Paraway Pastoral is far from the average farm business. Two-thirds the size of Tasmania at 4,481,370 hectares, it spans 27 properties stretching from the Gulf of Carpentaria down to the Grampians in Victoria.
It runs more than 220,00 cattle and 250,000 sheep.
It's run by Macquarie Infrastructure and Real Assets, which lays claim to being one of the world's largest agricultural investment managers.
Despite all that, MIRA head of agriculture Liz O'Leary and Paraway Pastoral Company chief executive Harvey Gaynor said the success of the business relied heavily on local station managers.
"We like to have a really capable team of management and staff at each of those stations that has a great understanding of their station as a business ... they know their landscape, business, livestock and community and industry better than we can do from from the central office," Mr Gaynor said.
Those station managers report to regional general managers and are backed by the central office's technical specialists, administration and corporate strategists in Orange, NSW.
Working in a large corporate farm business can require an adjustment for those from family farms, Mr Gaynor said.
"Some of the systems are the first things that might catch their attention," he said.
"They might find an administrative burden that they hadn't seen before and find it hard to understand the value of that.
"But on the flip side, you'll also see them say they value it because it's keeping me safe or it's providing information or it's taking work off my plate because I don't have to process all these invoices anymore.
"Perhaps the other thing is the approach to management of investment."
That's where MIRA has really made its mark, with the development of three businesses. Aside from Paraway, there's the roughly 118,000ha cropping enterprise, Viridis Ag, and the 105,000ha Lawson Grains.
"Unlike my colleagues in other asset classes, there are very few large scale, fully developed farmland portfolios and businesses you can acquire," MIRA chief executive Liz O'Leary said.
"We quite enjoy stepping in and doing the heavy lifting, doing the build, and, and really developing agri-businesses and portfolios of farms that work in an integrated fashion."
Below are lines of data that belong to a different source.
==> src/include/dtec_map.svh <==
// Purpose: offsets, field positions, reset values and rates of the dual timer/event counter
// Assumes: data-memory byte locations on a 9-bit data address
// Notes:   definitions only
`ifndef DTEC_MAP_SVH
`define DTEC_MAP_SVH

// ==========================================================================
// data-memory locations
`define DTEC_ADDR_W         9
`define DTEC_U0_HIGH        9'h00C
`define DTEC_U0_LOW         9'h00D
`define DTEC_U0_CTRL        9'h00E
`define DTEC_U1_HIGH        9'h00F
`define DTEC_U1_LOW         9'h010
`define DTEC_U1_CTRL        9'h011

// ==========================================================================
// control register fields
`define DTEC_EDGE_BIT       3
`define DTEC_RUN_BIT        4
`define DTEC_MODE_LSB       6
`define DTEC_MODE_MSB       7
`define DTEC_CTRL_WMASK     8'hD8
`define DTEC_CTRL_RESET     8'h08

// ==========================================================================
// counting
`define DTEC_COUNT_MAX      16'hFFFF
`define DTEC_CLK_DIV        4
`define DTEC_DIV_LAST       2'h3

`endif

==> src/include/dtec_pkg.sv <==
// Purpose: types shared by the dual timer/event counter
// Assumes: nothing beyond the constants header
// Notes:   mode codes follow the control register encoding
package dtec_pkg;

  // ========================================================================
  // operating mode, control bits 7:6
  typedef enum logic [1:0] {
    DTEC_MODE_UNUSED = 2'b00,
    DTEC_MODE_EVENT  = 2'b01,
    DTEC_MODE_TIMER  = 2'b10,
    DTEC_MODE_PULSE  = 2'b11
  } dtec_mode_t;

  // pulse-width measurement state
  typedef enum logic {
    DTEC_PW_WAIT = 1'b0,
    DTEC_PW_MEAS = 1'b1
  } dtec_pw_t;

  // which register of a unit is addressed
  typedef enum logic [1:0] {
    DTEC_SEL_NONE = 2'b00,
    DTEC_SEL_HIGH = 2'b01,
    DTEC_SEL_LOW  = 2'b10,
    DTEC_SEL_CTRL = 2'b11
  } dtec_sel_t;

endpackage

==> src/verilog/dtec_top.sv <==
// Purpose: two 16-bit count-up timer/event counters on the CPU data-memory bus
// Assumes: one clk_sys domain; count input pins are asynchronous
// Notes:   read data is registered one cycle after the read strobe
//
// Overview of operation
// - two identical 16-bit counters, clock divided four
// - low byte write only fills holding buffer
// - high byte write loads preload with buffer
// - high byte read latches live low byte
// - low byte read returns buffer; read high first
// - control bits 0-2 and 5 read zero
// - bit 3 picks active edge of input
// - bit 4 gates counting
// - bits 7:6 select event, timer, pulse-width mode
// - event mode counts pin edges, timer and pulse-width the instruction clock
// - overflow reloads from preload, sets request flag
// - pulse-width counts from start edge, clears run
// - finished measurement held until run set again
// - measurement starts on edge, not on level
// - pulse-width overflow reloads and raises flag too
// - run cleared by hardware only in pulse-width mode
// - overflow is a wake-up source
// - cleared interrupt enable blocks overflow service
// - stopped unit copies preload into counter
// - running unit takes new preload at overflow
// - high byte read suppresses the counter clock
`timescale 1ns/1ps
`include "dtec_map.svh"

module dtec_top (
  // clock and reset
  input  wire logic                          clk_sys,
  input  wire logic                          rst_b,
  // cpu data-memory access
  input  wire logic [`DTEC_ADDR_W-1:0]       mem_addr,
  input  wire logic                          mem_wr,
  input  wire logic                          mem_rd,
  input  wire logic [7:0]                    mem_wdata,
  output logic      [7:0]                    mem_rdata,
  // external count input pins
  input  wire logic                          unit0_external_count_input,
  input  wire logic                          unit1_external_count_input,
  // interrupt control register side
  input  wire logic                          unit0_irq_enable,
  input  wire logic                          unit1_irq_enable,
  input  wire logic                          unit0_flag_clear,
  input  wire logic                          unit1_flag_clear,
  output logic                               unit0_overflow_flag,
  output logic                               unit1_overflow_flag,
  output logic                               unit0_irq_req,
  output logic                               unit1_irq_req,
  // halt release
  output logic                               wakeup_req
);
  import dtec_pkg::*;

  // ========================================================================
  // address decode
  function automatic dtec_sel_t reg_sel(input logic [`DTEC_ADDR_W-1:0] a, input logic u);
    dtec_sel_t s;
    s = DTEC_SEL_NONE;
    if (!u) begin
      if (a == `DTEC_U0_HIGH) s = DTEC_SEL_HIGH;
      if (a == `DTEC_U0_LOW)  s = DTEC_SEL_LOW;
      if (a == `DTEC_U0_CTRL) s = DTEC_SEL_CTRL;
    end else begin
      if (a == `DTEC_U1_HIGH) s = DTEC_SEL_HIGH;
      if (a == `DTEC_U1_LOW)  s = DTEC_SEL_LOW;
      if (a == `DTEC_U1_CTRL) s = DTEC_SEL_CTRL;
    end
    return s;
  endfunction

  dtec_sel_t   sel      [2];
  logic        wr_high  [2];
  logic        wr_low   [2];
  logic        wr_ctrl  [2];
  logic        rd_high  [2];
  logic        rd_low   [2];
  logic        rd_ctrl  [2];

  always_comb begin
    for (int u = 0; u < 2; u++) begin
      sel[u]     = reg_sel(mem_addr, u[0]);
      wr_high[u] = mem_wr && (sel[u] == DTEC_SEL_HIGH);
      wr_low[u]  = mem_wr && (sel[u] == DTEC_SEL_LOW);
      wr_ctrl[u] = mem_wr && (sel[u] == DTEC_SEL_CTRL);
      rd_high[u] = mem_rd && (sel[u] == DTEC_SEL_HIGH);
      rd_low[u]  = mem_rd && (sel[u] == DTEC_SEL_LOW);
      rd_ctrl[u] = mem_rd && (sel[u] == DTEC_SEL_CTRL);
    end
  end

  // ========================================================================
  // instruction clock: one-cycle enable every fourth system clock
  logic [1:0]  div_cnt;
  logic        tick;

  always_ff @(posedge clk_sys or negedge rst_b) begin
    if (!rst_b) begin
      div_cnt <= 2'h0;
    end else begin
      div_cnt <= div_cnt + 2'h1;
    end
  end

  assign tick = (div_cnt == `DTEC_DIV_LAST);

  // ========================================================================
  // input pin synchronisers and edge detect
  logic [1:0]  pin_meta;
  logic [1:0]  pin_sync;
  logic [1:0]  pin_prev;
  logic        pin_rise [2];
  logic        pin_fall [2];

  always_ff @(posedge clk_sys or negedge rst_b) begin
    if (!rst_b) begin
      pin_meta <= 2'h0;
      pin_sync <= 2'h0;
      pin_prev <= 2'h0;
    end else begin
      pin_meta <= {unit1_external_count_input, unit0_external_count_input};
      pin_sync <= pin_meta;
      pin_prev <= pin_sync;
    end
  end

  always_comb begin
    for (int u = 0; u < 2; u++) begin
      pin_rise[u] = pin_sync[u] && !pin_prev[u];
      pin_fall[u] = !pin_sync[u] && pin_prev[u];
    end
  end

  // ========================================================================
  // per-unit state
  logic [15:0] count    [2];
  logic [15:0] preload  [2];
  logic [7:0]  low_buf  [2];
  logic        edge_sel [2];
  logic        run      [2];
  dtec_mode_t  mode     [2];
  dtec_pw_t    pw_state [2];
  logic        flag     [2];

  logic        ev_edge  [2];
  logic        pw_start [2];
  logic        pw_end   [2];
  logic        advance  [2];
  logic        ovf      [2];
  logic        next_flag[2];

  always_comb begin
    for (int u = 0; u < 2; u++) begin
      // event mode: 0 counts rising, 1 counts falling
      ev_edge[u]  = edge_sel[u] ? pin_fall[u] : pin_rise[u];
      // pulse-width: 1 measures the high level, 0 the low level
      pw_start[u] = edge_sel[u] ? pin_rise[u] : pin_fall[u];
      pw_end[u]   = edge_sel[u] ? pin_fall[u] : pin_rise[u];
      advance[u]  = 1'b0;
      if (run[u] && !rd_high[u]) begin
        case (mode[u])
          DTEC_MODE_EVENT: advance[u] = ev_edge[u];
          DTEC_MODE_TIMER: advance[u] = tick;
          DTEC_MODE_PULSE: advance[u] = tick && (pw_state[u] == DTEC_PW_MEAS);
          default:         advance[u] = 1'b0;
        endcase
      end
      ovf[u]       = advance[u] && (count[u] == `DTEC_COUNT_MAX);
      // a set in the clearing cycle wins
      next_flag[u] = ovf[u] || (flag[u] && !(u == 0 ? unit0_flag_clear : unit1_flag_clear));
    end
  end

  // preload and holding buffer
  always_ff @(posedge clk_sys or negedge rst_b) begin
    if (!rst_b) begin
      for (int u = 0; u < 2; u++) begin
        preload[u] <= 16'h0000;
        low_buf[u] <= 8'h00;
      end
    end else begin
      for (int u = 0; u < 2; u++) begin
        if (wr_low[u]) begin
          low_buf[u] <= mem_wdata;
        end else if (rd_high[u]) begin
          low_buf[u] <= count[u][7:0];
        end
        if (wr_high[u]) begin
          preload[u] <= {mem_wdata, low_buf[u]};
        end
      end
    end
  end

  // counter
  always_ff @(posedge clk_sys or negedge rst_b) begin
    if (!rst_b) begin
      for (int u = 0; u < 2; u++) begin
        count[u] <= 16'h0000;
      end
    end else begin
      for (int u = 0; u < 2; u++) begin
        if (wr_high[u] && !run[u]) begin
          count[u] <= {mem_wdata, low_buf[u]};
        end else if (ovf[u]) begin
          // old preload when a write lands in the same cycle
          count[u] <= preload[u];
        end else if (advance[u]) begin
          count[u] <= count[u] + 16'h0001;
        end
      end
    end
  end

  // control register; a software write wins over the self-clear
  always_ff @(posedge clk_sys or negedge rst_b) begin
    if (!rst_b) begin
      for (int u = 0; u < 2; u++) begin
        edge_sel[u] <= 1'(`DTEC_CTRL_RESET >> `DTEC_EDGE_BIT);
        run[u]      <= 1'b0;
        mode[u]     <= DTEC_MODE_UNUSED;
      end
    end else begin
      for (int u = 0; u < 2; u++) begin
        if (wr_ctrl[u]) begin
          edge_sel[u] <= mem_wdata[`DTEC_EDGE_BIT];
          run[u]      <= mem_wdata[`DTEC_RUN_BIT];
          mode[u]     <= dtec_mode_t'(mem_wdata[`DTEC_MODE_MSB:`DTEC_MODE_LSB]);
        end else if (mode[u] == DTEC_MODE_PULSE && pw_state[u] == DTEC_PW_MEAS
                     && pw_end[u]) begin
          run[u] <= 1'b0;
        end
      end
    end
  end

  // pulse-width measurement sequencing
  always_ff @(posedge clk_sys or negedge rst_b) begin
    if (!rst_b) begin
      for (int u = 0; u < 2; u++) begin
        pw_state[u] <= DTEC_PW_WAIT;
      end
    end else begin
      for (int u = 0; u < 2; u++) begin
        if (!run[u] || mode[u] != DTEC_MODE_PULSE || wr_ctrl[u]) begin
          // held until run is set again, one shot per arm
          pw_state[u] <= DTEC_PW_WAIT;
        end else begin
          case (pw_state[u])
            DTEC_PW_WAIT: if (pw_start[u]) pw_state[u] <= DTEC_PW_MEAS;
            DTEC_PW_MEAS: if (pw_end[u])   pw_state[u] <= DTEC_PW_WAIT;
            default:      pw_state[u] <= DTEC_PW_WAIT;
          endcase
        end
      end
    end
  end

  // ========================================================================
  // flags, interrupt requests and wake-up
  always_ff @(posedge clk_sys or negedge rst_b) begin
    if (!rst_b) begin
      for (int u = 0; u < 2; u++) begin
        flag[u] <= 1'b0;
      end
      unit0_overflow_flag <= 1'b0;
      unit1_overflow_flag <= 1'b0;
      unit0_irq_req       <= 1'b0;
      unit1_irq_req       <= 1'b0;
      wakeup_req          <= 1'b0;
    end else begin
      for (int u = 0; u < 2; u++) begin
        flag[u] <= next_flag[u];
      end
      unit0_overflow_flag <= next_flag[0];
      unit1_overflow_flag <= next_flag[1];
      unit0_irq_req       <= next_flag[0] && unit0_irq_enable;
      unit1_irq_req       <= next_flag[1] && unit1_irq_enable;
      // wake regardless of interrupt enable
      wakeup_req          <= ovf[0] || ovf[1];
    end
  end

  // ========================================================================
  // read data
  logic [7:0] next_rdata;

  always_comb begin
    next_rdata = 8'h00;
    for (int u = 0; u < 2; u++) begin
      if (rd_high[u]) next_rdata = count[u][15:8];
      if (rd_low[u])  next_rdata = low_buf[u];
      if (rd_ctrl[u]) next_rdata = {mode[u], 1'b0, run[u], edge_sel[u], 3'h0};
    end
  end

  always_ff @(posedge clk_sys or negedge rst_b) begin
    if (!rst_b) begin
      mem_rdata <= 8'h00;
    end else if (mem_rd) begin
      mem_rdata <= next_rdata;
    end
  end
endmodule // dtec_top

==> config.mk <==
export PLATFORM = sky130hd
export DESIGN_NAME = dtec_top
export DESIGN_NICKNAME = d
export VERILOG_FILES = /design/src/include/dtec_pkg.sv /design/src/verilog/dtec_top.sv
export VERILOG_INCLUDE_DIRS = /design/src /design/src/include
export SDC_FILE = /design/constraint.sdc
export NUM_CORES = 1
export LEC_CHECK = 0
export BUFFER_PORTS_ARGS = -buffer_cell sky130_fd_sc_hd__buf_2
export CORE_UTILIZATION = 60
export CTS_CLUSTER_DIAMETER = 150
export DETAILED_ROUTE_END_ITERATION = 8
export PLACE_DENSITY = 0.79
export SKIP_CTS_REPAIR_TIMING = 1
export SYNTH_ARGS = -nofsm -noshare
export SYNTH_HDL_FRONTEND = slang
export SYNTH_SLANG_ARGS = --single-unit
export TNS_END_PERCENT = 50
==> constraint.sdc <==
create_clock -name clk_sys -period 2.8 [get_ports clk_sys]
set_input_delay 0.28 -clock clk_sys [delete_from_list [all_inputs] [get_ports clk_sys]]
set_output_delay 0.28 -clock clk_sys [all_outputs]
set_load 0.02 [all_outputs]
Word-level counts from Yosys, hierarchy flattened
Cells that the tools add are included.
- word-level logic and storage cells: 149
- memory bits (read-only): 0
- RAM bits: 0
- flip-flop bits (word level): 111
- memories: 0
- bits in latches: 0
- bits of input ports: 27
- output and inout bits: 13
- multiplexer cells: 42
- reductions and logical operators: 55
- multipliers: 0
- bitwise gates (word level): 2
- divide/modulo/power cells: 0
- equality and inequality tests: 23
- order comparisons: 0
- shift operators: 0
- add/subtract/negate cells: 3
- operator list (operator ; number):
    $mux W16 ; 6
    $mux W8 ; 10
    $eq A9 B4 Y1 const B ; 4
    $add A16 B1 Y16 const B ; 2
    $eq A16 B16 Y1 const B ; 2
    $logic_and A1 B1 Y1 ; 32
    $eq A2 B2 Y1 const B ; 9
    $eq A9 B5 Y1 const B ; 2
    $mux W1 ; 18
    $logic_not A1 Y1 ; 10
    $eq A2 B1 Y1 const B ; 4
    $mux W2 ; 4
    $reduce_bool A2 Y1 ; 4
    $logic_or A1 B1 Y1 ; 7
    $pmux W1 S3 ; 2
    $reduce_bool A3 Y1 ; 2
    $ne A2 B2 Y1 const B ; 2
    $pmux W1 S2 ; 2
    $add A2 B1 Y2 const B ; 1
    $not A1 Y1 ; 2

Logic depth before layout (Yosys ltp)
- depth after elaboration: 12
- gate-level depth with buffers: 8
- depth with buffers taken out: 6

Worst setup path after synthesis
Ideal clock, no wire load.
- path kind: input port to flip-flop
- from: input port mem_addr[0]
- to: register count[26] (netlist bit)
- data required time: 2.676 ns
- setup time: 0.124 ns
- setup slack: 0.626 ns
- buffers on the path: 3
- cell stages on the path: 7
- arrival: 2.051 ns
- cells stage by stage: buf_2 or2_2 clkbuf_1 or4_1 buf_2 mux2_2 a211o_1
- word-level cells in the longest chain between the ends: 12
- elaborated cells on any way between the ends: 17
- classes of those cells: eq/ne: 4; mux: 6; reduce/logical: 7
- ends and longest elaborated chain (what ; line ; source):
    from (decl) ; dtec_top.sv:35 ; input wire logic [`DTEC_ADDR_W-1:0] mem_addr,
    $eq A9 B4 Y1 (no line) ; n/a ;
    $mux W1 ; dtec_top.sv:63 ; if (a == `DTEC_U0_HIGH) s = DTEC_SEL_HIGH;
    $mux W2 ; dtec_top.sv:64 ; if (a == `DTEC_U0_LOW) s = DTEC_SEL_LOW;
    $mux W2 * ; dtec_top.sv:65 ; if (a == `DTEC_U0_CTRL) s = DTEC_SEL_CTRL;
    $eq A2 B1 Y1 * ; dtec_top.sv:85, dtec_top.sv:88 ;
    $logic_and A1 B1 Y1 ; dtec_top.sv:88 ; rd_high[u] = mem_rd && (sel[u] == DTEC_SEL_HIGH);
    $logic_not A1 Y1 ; dtec_top.sv:162 ; if (run[u] && !rd_high[u]) begin
    $logic_and A1 B1 Y1 ; dtec_top.sv:162 ;
    $mux W1 ; dtec_top.sv:162 ;
    $logic_and A1 B1 Y1 ; dtec_top.sv:170 ; ovf[u] = advance[u] && (count[u] == `DTEC_COUNT_MAX);
    $mux W16 ; dtec_top.sv:207 ; end else if (ovf[u]) begin
    $mux W16 ; dtec_top.sv:205 ; if (wr_high[u] && !run[u]) begin
    to (signal, indexed assignment) ; dtec_top.sv:206 ; count[u] <= {mem_wdata, low_buf[u]};
    to (signal, indexed assignment) ; dtec_top.sv:209 ; count[u] <= preload[u];
    to (signal, indexed assignment) ; dtec_top.sv:211 ; count[u] <= count[u] + 16'h0001;
    to (decl) ; dtec_top.sv:138 ; logic [15:0] count [2];
Every way passes the cells marked *; elsewhere a longest branch is shown, timed or not.
A chain may end at the register's enable or synchronous reset.

Final worst setup path
- from: register count[0] (netlist bit)
- to: register count[7] (netlist bit)
- word-level cells in the longest chain between the ends: 4
- elaborated cells on any way between the ends: 7
- classes of those cells: add/sub: 1; eq/ne: 1; mux: 3; reduce/logical: 2
- ends and longest elaborated chain (what ; line):
    $add A16 B1 Y16 or $eq A16 B16 Y1 (tied branches) ; n/a
    $mux W16 or $logic_and A1 B1 Y1 (tied branches) ; dtec_top.sv:210, dtec_top.sv:170
    $mux W16 ; dtec_top.sv:207
    $mux W16 ; dtec_top.sv:205
Parallel ways exist; a longest one is shown, timed or not. The select of a mux whose other input is x is not followed.

==> out/qor.csv <==
metric,value,unit
drive_gt1_frac,0.218,
rsz0062_at_grt,no,
wl,15700,µm
grt-ovfl-total,0,
ff2ff_path_depth,6,
antenna_cells,0,
fmax,409,MHz
power_density,439,nW/µm²
worst_pin_slew,679,ps
drcViolationCount,0,
die_h,102,µm
synth_flop_cell,dfrtp_1,
worst_setup_path_start_kind,flip-flop,
post-route-period-util,0.872,
avgSynthCellArea,10.2,µm²
synth_warnings,0,
num_vias,4986,
cts_tree,yes,
dr.pass1.iters,5,
clk_latency,400,ps
status,"finished, final reports clean",
final.setup_skew,22.0,ps
hold_path_depth,2,
synth_async_sr_flop_share,1.00,
cap_violations,0,
grt-busiest-layer,met2,
holdPathEnd,flag[0],
synth_area_leaders,"dfrtp_1, mux2_2, mux2i_1, a21oi_1, nand2_1",
fin_nets,659,
tns,0,ps
design_area,6580,µm²
regToRegSetupSlack,360,ps
leakagePower,3.00,nW
place_congestion,0.939,
ys_seq_area_frac,0.465,
reg2reg_from,count[0],
cp_data_required_time,3090,ps
grt_use_met2,0.486,
grt_usage,0.322,
ant_nets,0,
grt_pass1_wl,24600,µm
clkSinkCount,111,
finalHoldViolations,0,
synth_most_common_cell,dfrtp_1,
ir_drop,0.000370,V
initial_core_util,0.614,
place_area,6380,µm²
avgRoutedWirePerCell,20.5,µm
hold_path.class,input pin to flip-flop,
rows,36,
synth_top_area_share,0.457,
h-tree-depth,3,
viasPerCell,6.51,
yosysUniqueCellTypes,60,
io_pins,40,
synth-edff-count,0,
grt_start_max_net_pins,61,
root_buffer,clkbuf_8,
cts_buffers,9,
yosysTopAreaCell,dfrtp_1,
die-area,10400,µm²
synthTopCellsByCount,"dfrtp_1, nand2_1, mux2_2",
dp_hpwl,11200,µm
grt_pass1_vias,4636,
worstSetupPathType,flip-flop to flip-flop,
core,9730,µm²
synth_nets,616,
area_growth,10.1,%
first_iter_violations,378,
path_clk_slew,100,ps
reg2reg_to,count[7],
clock_path_buffers,2,
grt_use_met1,0.446,
finalWorstPathRequiredPeriod,2440,ps
min-delay-start,unit1_flag_clear,
synth_area,5970,µm²
endpoint_kind,flip-flop,
slew_headroom,0.547,
setup_viol,0,
final_max_slew_viol_count,0,
antenna_found_initial,0,
numPortBuffers,39,
synthCells,586,
cp_max_fo,10,
final_core_utilization,0.676,
arrival,2730,ps
die_w,102,µm
grt_use_met3,0.0835,
ys_ff_latch,111,
-- placed cells by master (no fill, tap or decap), types with 4 or more instances in the layout --
| master | instances |
|---|---|
| dfrtp_1 | 109 |
| nand2_1 | 50 |
| mux2_2 | 44 |
| nor2_1 | 41 |
| a21oi_1 | 39 |
| buf_2 | 38 |
| nand3_1 | 28 |
| mux2i_1 | 25 |
| buf_4 | 20 |
| inv_1 | 19 |
| a221o_1 | 17 |
| o21ai_0 | 16 |
| nand4_1 | 15 |
| nor3_1 | 13 |
| nand2b_1 | 10 |
| clkbuf_8 | 10 |
| a31oi_1 | 8 |
| and2_1 | 7 |
| xor2_1 | 7 |
| o211ai_1 | 7 |
| a22oi_1 | 7 |
| a211oi_1 | 6 |
| and3b_1 | 5 |
| nor4_1 | 5 |
| nor3_2 | 4 |
| o22ai_1 | 4 |
| or4_1 | 4 |
| and3_1 | 4 |
| mux4_2 | 4 |
-- worst max-delay path: stages (launching register included) --
cell and delay, ps:
dfrtp_1 430, ha_1 250, nand4_1 290, or4_1 810, nand3_1 170, o211ai_1 90, a221o_1 300
-- layout make-up --
type	instances	area [µm²]
timing repair buffer	62	390
multi-input combinational	426	3000
inverter	19	71.3
sequential	111	2780
clock inverter	3	20.0
clock buffer	12	145
tap	133	166
fill	789	3150
-- worst max path at each step --
stage / cells past startpoint / slack (ps) / endpoint / from
finish: 6 / 360 / count[7] / count[0]
global route: 6 / 190 / count[26] / count[17]
CTS: 6 / 400 / count[7] / count[0]
detailed placement: 5 / 300 / count[26] / mem_addr[8]
global placement: 5 / 370 / count[26] / mem_addr[8]
floorplan: 7 / 630 / count[26] / mem_addr[0]
-- routing by layer --
metal	share of wire	vias up
met5	0	-
met4	0.021	0
met3	0.078	29
met2	0.45	198
met1	0.45	2478
li1	-	2281
-- where the power goes --
group / internal [W] / switching, W
combinational: 0.000108 / 0.000162
clock: 0.000343 / 0.000542
sequential: 0.00166 / 0.0000702
total: 0.00211 / 0.000775
-- logic make-up after synthesis --
kind of cell    count (synthesis)  share of synthesized area
buf+inv                        49                     0.0339
compound gates                134                      0.155
fa+ha+maj                       3                    0.00628
flops                         111                      0.465
mux                            73                      0.140
simple gates                  206                      0.185
xor+xnor                       10                     0.0147
-- flip-flops by register name (all words and copies together), names as in the netlist, 2 cells and up --
name	cells
count	32
preload	32
low_buf	16
mem_rdata	8
mode	4
div_cnt	2
edge_sel	2
flag	2
pin_meta	2
pin_prev	2
pin_sync	2
pw_state	2
run	2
Lawson Grains, tipped to be on the market for at least $600 million, is up for sale simply, Ms O'Leary said, because the term of the investment had concluded.
"One of the challenges in this business is sometimes you have to say goodbye to your portfolio company and hand it over to a new custodian because our job is to generate returns for our investors and then, from time to time at the end of a product's life, provide a multiple of their capital back," Ms O'Leary said.
The fund investing in the Paraway Pastoral Company was set up quite differently.
"It's an open-ended fund, so there are farms in that portfolio that we've held for 12 years and others we've held for 12 months because they're new to the portfolio," Ms O'Leary said.
"Typically, for us, it's hard to see a farm being held in the portfolio for under 10 years, but we don't sell very much. We prefer to buy.
"The livestock business is such a long-dated business, it's an indefinite hold. In the grains business you're seeing a portfolio go up that's 10 years old, so maybe that's the shortest timeframe for us, your longest time frame is, who knows, hopefully well beyond my lifetime.
The opportunities, she said, were strong right across agriculture and there was plenty of room for both corporate and family farms.
"I'm very confident we will maintain a competitive position both as an individual farmer and, for me, a competitive position looking through the lens of the investment manager," Ms O'Leary said.
"We don't see ourselves as separate or different from the broader Australian farming community; we see ourselves as part of it, just one character in amongst many very colourful characters."